- [GOAL OF THE EXERCISE]: From the entries below, return exactly the lines beginning at the one that contains "worstPathArrival_ns = 1.04" and ending at the one that contains "cts_sinks = 384", both of them included, and only those lines.

BEGIN

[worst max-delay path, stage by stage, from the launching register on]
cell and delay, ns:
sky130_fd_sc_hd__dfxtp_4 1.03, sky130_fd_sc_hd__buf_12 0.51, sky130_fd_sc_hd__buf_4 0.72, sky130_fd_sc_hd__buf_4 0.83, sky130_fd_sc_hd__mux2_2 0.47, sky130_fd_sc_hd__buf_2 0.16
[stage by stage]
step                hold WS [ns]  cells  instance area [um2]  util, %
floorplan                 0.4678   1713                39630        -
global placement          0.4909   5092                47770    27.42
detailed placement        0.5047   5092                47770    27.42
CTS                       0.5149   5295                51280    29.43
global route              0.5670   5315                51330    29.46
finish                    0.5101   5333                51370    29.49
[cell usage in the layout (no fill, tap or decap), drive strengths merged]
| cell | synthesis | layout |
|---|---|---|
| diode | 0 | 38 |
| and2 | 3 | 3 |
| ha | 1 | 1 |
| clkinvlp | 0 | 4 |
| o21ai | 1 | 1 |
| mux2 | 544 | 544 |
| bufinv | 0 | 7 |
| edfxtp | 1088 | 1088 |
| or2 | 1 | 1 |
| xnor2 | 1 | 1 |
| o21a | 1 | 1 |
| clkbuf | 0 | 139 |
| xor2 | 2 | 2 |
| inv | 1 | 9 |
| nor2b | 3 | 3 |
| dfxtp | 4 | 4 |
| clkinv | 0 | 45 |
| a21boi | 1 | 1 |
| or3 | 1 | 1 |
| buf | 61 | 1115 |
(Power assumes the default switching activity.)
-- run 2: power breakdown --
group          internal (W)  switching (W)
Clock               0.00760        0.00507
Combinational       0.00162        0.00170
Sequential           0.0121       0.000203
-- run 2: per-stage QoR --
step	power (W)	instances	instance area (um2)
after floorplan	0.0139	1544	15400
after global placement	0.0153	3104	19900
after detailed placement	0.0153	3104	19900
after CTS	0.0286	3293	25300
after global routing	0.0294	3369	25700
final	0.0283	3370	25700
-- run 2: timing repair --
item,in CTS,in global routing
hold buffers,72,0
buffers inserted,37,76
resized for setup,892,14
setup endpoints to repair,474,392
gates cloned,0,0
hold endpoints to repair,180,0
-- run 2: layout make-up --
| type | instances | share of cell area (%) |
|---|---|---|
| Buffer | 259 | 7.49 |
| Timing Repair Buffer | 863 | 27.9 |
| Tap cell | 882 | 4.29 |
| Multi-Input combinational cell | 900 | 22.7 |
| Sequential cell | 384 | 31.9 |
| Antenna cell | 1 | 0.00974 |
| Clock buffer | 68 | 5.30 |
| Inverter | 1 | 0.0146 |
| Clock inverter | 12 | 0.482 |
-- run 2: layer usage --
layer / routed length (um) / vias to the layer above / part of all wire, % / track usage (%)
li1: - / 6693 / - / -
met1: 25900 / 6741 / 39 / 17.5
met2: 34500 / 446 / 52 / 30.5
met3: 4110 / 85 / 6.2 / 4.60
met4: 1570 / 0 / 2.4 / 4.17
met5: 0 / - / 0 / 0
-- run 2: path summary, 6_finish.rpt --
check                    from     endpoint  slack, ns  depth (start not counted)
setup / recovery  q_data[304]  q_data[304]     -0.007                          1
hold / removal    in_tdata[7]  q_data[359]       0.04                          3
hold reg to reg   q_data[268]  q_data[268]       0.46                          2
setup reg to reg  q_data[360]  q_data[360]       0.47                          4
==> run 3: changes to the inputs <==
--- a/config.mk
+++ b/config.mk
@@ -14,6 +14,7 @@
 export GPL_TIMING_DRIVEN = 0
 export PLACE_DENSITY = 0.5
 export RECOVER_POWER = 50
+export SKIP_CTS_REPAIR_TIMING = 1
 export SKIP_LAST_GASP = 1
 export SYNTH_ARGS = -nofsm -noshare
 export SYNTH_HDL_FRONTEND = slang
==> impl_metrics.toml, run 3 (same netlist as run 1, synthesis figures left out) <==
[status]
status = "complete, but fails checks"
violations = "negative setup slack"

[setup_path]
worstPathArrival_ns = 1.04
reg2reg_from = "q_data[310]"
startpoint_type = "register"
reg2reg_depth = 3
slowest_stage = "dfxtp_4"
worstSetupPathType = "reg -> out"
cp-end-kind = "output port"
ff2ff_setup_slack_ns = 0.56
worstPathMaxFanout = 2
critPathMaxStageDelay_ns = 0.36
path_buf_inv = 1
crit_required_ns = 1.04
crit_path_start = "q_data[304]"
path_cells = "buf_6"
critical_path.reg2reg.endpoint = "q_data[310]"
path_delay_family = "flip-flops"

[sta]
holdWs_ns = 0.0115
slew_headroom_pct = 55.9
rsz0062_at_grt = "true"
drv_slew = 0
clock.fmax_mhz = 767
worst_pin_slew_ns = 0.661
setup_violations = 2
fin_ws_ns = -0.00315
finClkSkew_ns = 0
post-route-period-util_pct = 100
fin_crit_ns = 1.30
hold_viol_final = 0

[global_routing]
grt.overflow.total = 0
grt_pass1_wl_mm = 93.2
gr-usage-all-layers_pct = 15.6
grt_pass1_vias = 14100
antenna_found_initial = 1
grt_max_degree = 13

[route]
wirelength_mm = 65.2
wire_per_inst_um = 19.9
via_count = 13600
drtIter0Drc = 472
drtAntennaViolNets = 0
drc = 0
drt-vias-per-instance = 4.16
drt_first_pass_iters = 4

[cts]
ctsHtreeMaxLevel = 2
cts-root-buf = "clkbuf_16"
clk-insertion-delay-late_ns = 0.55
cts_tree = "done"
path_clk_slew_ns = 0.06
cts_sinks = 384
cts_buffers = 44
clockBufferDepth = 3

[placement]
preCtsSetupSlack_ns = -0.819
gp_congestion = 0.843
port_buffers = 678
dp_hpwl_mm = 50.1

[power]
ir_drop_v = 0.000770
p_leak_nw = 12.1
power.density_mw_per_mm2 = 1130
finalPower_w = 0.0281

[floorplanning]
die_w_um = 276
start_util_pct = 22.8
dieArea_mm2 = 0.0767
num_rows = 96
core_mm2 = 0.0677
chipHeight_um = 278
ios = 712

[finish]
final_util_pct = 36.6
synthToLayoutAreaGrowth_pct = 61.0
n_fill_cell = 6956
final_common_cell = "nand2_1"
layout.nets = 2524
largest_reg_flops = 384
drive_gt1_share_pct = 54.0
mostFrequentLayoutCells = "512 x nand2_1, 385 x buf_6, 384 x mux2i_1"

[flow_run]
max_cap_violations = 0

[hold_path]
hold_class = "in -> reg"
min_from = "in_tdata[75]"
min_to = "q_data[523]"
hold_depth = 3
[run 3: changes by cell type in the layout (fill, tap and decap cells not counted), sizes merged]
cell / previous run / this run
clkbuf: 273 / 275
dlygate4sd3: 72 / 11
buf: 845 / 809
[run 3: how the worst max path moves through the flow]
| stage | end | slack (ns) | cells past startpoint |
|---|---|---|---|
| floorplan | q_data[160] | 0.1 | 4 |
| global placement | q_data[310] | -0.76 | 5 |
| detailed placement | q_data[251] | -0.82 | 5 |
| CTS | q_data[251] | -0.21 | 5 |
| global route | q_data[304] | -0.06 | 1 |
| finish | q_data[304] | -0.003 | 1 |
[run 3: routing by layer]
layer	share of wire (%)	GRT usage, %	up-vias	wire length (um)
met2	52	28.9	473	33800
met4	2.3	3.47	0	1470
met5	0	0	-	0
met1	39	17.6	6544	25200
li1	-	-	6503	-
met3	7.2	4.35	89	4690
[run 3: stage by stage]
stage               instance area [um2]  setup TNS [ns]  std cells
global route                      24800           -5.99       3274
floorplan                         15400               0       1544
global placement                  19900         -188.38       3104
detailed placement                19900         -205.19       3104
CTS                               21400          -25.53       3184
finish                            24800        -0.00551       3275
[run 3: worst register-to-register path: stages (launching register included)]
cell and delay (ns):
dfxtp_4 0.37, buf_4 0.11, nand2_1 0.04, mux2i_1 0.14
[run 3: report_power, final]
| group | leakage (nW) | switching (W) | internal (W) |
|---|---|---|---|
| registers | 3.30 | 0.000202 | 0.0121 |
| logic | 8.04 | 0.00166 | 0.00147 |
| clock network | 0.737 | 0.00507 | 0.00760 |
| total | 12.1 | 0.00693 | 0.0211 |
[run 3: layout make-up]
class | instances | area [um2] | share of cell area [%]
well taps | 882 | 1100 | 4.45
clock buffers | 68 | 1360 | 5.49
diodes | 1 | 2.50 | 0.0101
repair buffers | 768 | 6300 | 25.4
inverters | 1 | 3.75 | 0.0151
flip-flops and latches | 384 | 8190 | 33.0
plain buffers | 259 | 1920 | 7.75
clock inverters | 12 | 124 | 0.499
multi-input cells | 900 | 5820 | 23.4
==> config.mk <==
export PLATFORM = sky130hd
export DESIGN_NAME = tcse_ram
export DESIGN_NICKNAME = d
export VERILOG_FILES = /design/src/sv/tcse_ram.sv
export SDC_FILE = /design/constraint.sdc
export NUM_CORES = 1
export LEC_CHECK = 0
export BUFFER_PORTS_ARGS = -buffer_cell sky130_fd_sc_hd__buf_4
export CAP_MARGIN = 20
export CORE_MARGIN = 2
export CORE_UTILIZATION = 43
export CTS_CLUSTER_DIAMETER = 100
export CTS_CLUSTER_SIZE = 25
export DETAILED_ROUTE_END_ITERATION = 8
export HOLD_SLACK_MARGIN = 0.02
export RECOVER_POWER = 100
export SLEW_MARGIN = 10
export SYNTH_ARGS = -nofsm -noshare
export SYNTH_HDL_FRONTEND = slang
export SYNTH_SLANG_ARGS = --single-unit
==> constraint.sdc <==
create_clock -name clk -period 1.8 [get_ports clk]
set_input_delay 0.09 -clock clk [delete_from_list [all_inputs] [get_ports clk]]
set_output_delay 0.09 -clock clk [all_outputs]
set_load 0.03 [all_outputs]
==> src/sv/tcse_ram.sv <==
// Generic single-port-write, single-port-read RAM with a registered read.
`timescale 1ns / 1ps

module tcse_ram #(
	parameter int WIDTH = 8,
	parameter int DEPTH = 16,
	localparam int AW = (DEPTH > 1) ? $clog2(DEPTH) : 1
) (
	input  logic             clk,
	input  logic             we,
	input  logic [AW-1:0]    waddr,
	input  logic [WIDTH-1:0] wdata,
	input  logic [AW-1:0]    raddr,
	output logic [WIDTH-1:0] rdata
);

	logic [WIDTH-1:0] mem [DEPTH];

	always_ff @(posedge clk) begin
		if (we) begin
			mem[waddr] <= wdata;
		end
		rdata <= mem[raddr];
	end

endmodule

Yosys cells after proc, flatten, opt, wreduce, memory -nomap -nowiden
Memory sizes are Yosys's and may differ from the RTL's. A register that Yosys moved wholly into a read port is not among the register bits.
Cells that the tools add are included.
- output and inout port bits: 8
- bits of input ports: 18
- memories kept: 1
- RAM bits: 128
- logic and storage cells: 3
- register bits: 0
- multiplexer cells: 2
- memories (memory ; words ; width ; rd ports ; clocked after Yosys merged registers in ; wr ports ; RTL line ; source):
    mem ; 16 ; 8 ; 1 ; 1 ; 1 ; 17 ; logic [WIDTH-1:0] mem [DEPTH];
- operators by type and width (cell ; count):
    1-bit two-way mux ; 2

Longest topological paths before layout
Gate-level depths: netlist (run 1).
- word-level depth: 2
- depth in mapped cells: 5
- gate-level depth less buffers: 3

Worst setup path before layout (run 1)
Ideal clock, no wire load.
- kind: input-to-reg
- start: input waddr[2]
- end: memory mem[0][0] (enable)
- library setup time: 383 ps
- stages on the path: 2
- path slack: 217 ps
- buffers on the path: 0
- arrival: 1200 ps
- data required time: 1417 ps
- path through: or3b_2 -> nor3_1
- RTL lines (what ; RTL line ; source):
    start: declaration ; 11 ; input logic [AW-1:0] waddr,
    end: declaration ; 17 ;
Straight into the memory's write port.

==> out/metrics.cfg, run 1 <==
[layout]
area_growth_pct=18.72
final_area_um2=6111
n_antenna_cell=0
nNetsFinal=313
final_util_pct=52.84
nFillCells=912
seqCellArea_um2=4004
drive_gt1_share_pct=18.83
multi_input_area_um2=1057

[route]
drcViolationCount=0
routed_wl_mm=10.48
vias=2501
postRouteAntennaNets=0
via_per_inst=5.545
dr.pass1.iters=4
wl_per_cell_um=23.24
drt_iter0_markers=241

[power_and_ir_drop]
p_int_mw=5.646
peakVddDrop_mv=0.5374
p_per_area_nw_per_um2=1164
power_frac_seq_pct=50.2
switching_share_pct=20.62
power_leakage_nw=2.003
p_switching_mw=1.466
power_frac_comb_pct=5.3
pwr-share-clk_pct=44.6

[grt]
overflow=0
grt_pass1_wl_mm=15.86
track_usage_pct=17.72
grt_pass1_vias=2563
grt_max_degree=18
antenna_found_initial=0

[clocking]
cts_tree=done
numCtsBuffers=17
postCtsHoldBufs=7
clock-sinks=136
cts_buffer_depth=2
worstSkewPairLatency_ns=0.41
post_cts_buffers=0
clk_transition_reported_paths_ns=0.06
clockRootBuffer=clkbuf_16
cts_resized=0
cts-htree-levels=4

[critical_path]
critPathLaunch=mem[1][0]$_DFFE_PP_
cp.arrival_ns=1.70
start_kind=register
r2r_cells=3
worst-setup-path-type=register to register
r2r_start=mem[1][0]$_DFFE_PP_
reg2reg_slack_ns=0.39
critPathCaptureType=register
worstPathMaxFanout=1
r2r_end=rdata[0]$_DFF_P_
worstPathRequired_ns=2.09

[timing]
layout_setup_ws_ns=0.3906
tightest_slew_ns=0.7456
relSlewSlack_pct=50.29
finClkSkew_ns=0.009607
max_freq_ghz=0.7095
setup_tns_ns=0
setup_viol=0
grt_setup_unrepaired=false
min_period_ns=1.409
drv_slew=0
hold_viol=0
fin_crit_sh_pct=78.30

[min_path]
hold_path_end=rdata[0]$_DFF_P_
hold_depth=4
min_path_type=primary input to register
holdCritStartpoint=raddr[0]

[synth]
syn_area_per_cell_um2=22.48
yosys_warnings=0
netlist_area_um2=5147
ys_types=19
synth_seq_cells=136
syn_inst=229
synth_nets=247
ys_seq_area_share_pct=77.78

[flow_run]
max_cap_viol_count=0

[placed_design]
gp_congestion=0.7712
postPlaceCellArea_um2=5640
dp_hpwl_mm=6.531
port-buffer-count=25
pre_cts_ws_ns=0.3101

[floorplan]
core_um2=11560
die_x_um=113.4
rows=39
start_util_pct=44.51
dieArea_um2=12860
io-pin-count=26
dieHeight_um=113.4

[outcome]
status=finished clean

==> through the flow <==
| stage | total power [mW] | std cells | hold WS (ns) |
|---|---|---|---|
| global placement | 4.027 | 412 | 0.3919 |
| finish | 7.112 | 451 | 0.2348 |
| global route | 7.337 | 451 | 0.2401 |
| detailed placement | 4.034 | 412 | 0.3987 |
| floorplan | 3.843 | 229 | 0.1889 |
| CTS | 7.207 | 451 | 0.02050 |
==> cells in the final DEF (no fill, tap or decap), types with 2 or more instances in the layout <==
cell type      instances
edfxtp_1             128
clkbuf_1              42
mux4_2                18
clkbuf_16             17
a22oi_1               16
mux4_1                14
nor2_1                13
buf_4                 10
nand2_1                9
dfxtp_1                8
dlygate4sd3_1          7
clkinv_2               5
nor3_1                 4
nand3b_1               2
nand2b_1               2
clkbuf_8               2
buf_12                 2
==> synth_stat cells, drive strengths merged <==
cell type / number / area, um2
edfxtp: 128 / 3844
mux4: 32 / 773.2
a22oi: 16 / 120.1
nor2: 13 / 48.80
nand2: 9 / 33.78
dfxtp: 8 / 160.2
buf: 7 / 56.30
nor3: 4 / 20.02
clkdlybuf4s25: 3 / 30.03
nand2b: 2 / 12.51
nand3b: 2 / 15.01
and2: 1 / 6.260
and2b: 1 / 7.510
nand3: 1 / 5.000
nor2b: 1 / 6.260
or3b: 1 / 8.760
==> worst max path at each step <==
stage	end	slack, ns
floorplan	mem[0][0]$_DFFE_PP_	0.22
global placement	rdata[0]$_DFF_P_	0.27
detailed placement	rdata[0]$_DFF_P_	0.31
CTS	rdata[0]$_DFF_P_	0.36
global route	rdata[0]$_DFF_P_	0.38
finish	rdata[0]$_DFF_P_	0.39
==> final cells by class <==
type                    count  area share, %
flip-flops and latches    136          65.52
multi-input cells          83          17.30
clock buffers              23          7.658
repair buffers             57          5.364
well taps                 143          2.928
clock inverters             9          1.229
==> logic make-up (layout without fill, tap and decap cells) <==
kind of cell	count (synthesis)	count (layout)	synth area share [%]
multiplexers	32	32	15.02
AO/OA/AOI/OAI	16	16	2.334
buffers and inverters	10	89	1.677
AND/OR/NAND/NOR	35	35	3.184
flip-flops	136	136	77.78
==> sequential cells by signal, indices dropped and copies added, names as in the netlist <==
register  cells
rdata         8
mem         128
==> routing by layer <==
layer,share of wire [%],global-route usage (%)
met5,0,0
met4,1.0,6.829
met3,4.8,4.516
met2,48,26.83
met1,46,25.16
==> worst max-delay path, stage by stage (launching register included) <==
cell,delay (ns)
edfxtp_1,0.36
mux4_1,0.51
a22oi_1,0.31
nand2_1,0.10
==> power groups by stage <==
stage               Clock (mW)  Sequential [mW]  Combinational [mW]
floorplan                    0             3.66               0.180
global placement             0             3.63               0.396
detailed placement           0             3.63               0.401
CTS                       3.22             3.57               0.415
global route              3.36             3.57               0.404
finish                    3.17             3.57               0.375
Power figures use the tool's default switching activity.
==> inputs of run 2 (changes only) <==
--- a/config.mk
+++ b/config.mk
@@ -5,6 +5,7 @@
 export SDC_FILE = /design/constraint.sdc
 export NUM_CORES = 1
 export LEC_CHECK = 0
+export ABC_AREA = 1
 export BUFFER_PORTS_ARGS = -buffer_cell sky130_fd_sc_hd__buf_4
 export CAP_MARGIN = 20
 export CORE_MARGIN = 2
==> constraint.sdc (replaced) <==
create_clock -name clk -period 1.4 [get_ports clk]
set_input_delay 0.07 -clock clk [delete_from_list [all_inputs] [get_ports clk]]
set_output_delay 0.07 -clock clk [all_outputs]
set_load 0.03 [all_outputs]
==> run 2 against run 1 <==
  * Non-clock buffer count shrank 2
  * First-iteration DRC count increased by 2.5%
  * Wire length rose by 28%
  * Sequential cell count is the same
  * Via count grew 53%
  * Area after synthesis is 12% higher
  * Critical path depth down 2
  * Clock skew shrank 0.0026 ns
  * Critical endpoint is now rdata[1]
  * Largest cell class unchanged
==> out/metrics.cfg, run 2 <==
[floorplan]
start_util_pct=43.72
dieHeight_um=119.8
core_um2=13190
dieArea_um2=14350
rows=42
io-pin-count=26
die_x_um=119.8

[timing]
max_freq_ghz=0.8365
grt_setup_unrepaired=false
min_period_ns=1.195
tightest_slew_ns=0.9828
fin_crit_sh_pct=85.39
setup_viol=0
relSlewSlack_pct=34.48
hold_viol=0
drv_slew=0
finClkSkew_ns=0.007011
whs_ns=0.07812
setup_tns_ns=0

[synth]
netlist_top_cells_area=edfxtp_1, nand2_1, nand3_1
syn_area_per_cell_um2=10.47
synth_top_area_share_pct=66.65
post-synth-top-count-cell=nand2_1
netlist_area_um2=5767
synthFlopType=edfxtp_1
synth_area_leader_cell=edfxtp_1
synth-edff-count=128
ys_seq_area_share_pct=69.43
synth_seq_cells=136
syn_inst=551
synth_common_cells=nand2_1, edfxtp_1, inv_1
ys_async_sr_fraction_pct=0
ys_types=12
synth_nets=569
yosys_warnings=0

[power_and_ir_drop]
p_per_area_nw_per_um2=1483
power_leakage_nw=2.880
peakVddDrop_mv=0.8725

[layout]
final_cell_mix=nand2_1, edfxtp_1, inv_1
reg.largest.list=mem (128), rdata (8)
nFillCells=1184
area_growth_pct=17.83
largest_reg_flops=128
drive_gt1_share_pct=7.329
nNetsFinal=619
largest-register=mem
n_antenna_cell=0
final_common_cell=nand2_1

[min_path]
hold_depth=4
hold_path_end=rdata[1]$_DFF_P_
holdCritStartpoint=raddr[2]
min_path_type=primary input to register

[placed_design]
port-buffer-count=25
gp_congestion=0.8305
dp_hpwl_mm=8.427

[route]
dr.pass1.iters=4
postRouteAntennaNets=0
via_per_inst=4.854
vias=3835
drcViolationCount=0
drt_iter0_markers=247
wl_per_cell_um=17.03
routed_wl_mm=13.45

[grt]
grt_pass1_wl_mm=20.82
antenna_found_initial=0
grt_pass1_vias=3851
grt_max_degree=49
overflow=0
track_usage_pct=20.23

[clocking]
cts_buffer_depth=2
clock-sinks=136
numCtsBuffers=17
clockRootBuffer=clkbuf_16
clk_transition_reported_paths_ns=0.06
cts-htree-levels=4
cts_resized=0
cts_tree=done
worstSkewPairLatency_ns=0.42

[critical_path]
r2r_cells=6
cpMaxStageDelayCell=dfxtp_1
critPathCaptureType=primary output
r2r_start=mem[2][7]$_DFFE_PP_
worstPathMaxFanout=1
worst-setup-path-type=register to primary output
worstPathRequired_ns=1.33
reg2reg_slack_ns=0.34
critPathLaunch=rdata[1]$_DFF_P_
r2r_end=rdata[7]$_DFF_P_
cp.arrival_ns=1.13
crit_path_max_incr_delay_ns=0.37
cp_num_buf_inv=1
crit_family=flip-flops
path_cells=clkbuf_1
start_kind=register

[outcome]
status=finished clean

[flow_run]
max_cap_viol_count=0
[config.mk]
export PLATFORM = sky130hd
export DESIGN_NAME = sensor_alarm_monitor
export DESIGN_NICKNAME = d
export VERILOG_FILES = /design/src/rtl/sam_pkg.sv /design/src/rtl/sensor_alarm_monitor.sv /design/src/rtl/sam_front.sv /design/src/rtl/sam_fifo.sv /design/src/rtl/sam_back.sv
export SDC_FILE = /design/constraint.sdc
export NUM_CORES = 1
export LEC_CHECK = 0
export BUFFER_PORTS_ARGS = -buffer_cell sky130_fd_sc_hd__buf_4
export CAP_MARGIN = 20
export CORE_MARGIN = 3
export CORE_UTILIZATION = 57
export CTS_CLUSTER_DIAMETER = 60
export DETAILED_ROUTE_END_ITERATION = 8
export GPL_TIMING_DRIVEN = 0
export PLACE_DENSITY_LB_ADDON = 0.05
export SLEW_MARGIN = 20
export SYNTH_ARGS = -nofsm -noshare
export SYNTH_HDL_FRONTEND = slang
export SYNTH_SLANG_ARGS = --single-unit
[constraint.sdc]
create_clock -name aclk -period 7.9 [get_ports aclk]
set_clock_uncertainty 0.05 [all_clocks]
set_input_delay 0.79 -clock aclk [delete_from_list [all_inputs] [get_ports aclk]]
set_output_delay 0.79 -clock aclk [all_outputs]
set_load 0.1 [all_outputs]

END

- [TASK RESPONSE]:
worstPathArrival_ns = 1.04
reg2reg_from = "q_data[310]"
startpoint_type = "register"
reg2reg_depth = 3
slowest_stage = "dfxtp_4"
worstSetupPathType = "reg -> out"
cp-end-kind = "output port"
ff2ff_setup_slack_ns = 0.56
worstPathMaxFanout = 2
critPathMaxStageDelay_ns = 0.36
path_buf_inv = 1
crit_required_ns = 1.04
crit_path_start = "q_data[304]"
path_cells = "buf_6"
critical_path.reg2reg.endpoint = "q_data[310]"
path_delay_family = "flip-flops"

[sta]
holdWs_ns = 0.0115
slew_headroom_pct = 55.9
rsz0062_at_grt = "true"
drv_slew = 0
clock.fmax_mhz = 767
worst_pin_slew_ns = 0.661
setup_violations = 2
fin_ws_ns = -0.00315
finClkSkew_ns = 0
post-route-period-util_pct = 100
fin_crit_ns = 1.30
hold_viol_final = 0

[global_routing]
grt.overflow.total = 0
grt_pass1_wl_mm = 93.2
gr-usage-all-layers_pct = 15.6
grt_pass1_vias = 14100
antenna_found_initial = 1
grt_max_degree = 13

[route]
wirelength_mm = 65.2
wire_per_inst_um = 19.9
via_count = 13600
drtIter0Drc = 472
drtAntennaViolNets = 0
drc = 0
drt-vias-per-instance = 4.16
drt_first_pass_iters = 4

[cts]
ctsHtreeMaxLevel = 2
cts-root-buf = "clkbuf_16"
clk-insertion-delay-late_ns = 0.55
cts_tree = "done"
path_clk_slew_ns = 0.06
cts_sinks = 384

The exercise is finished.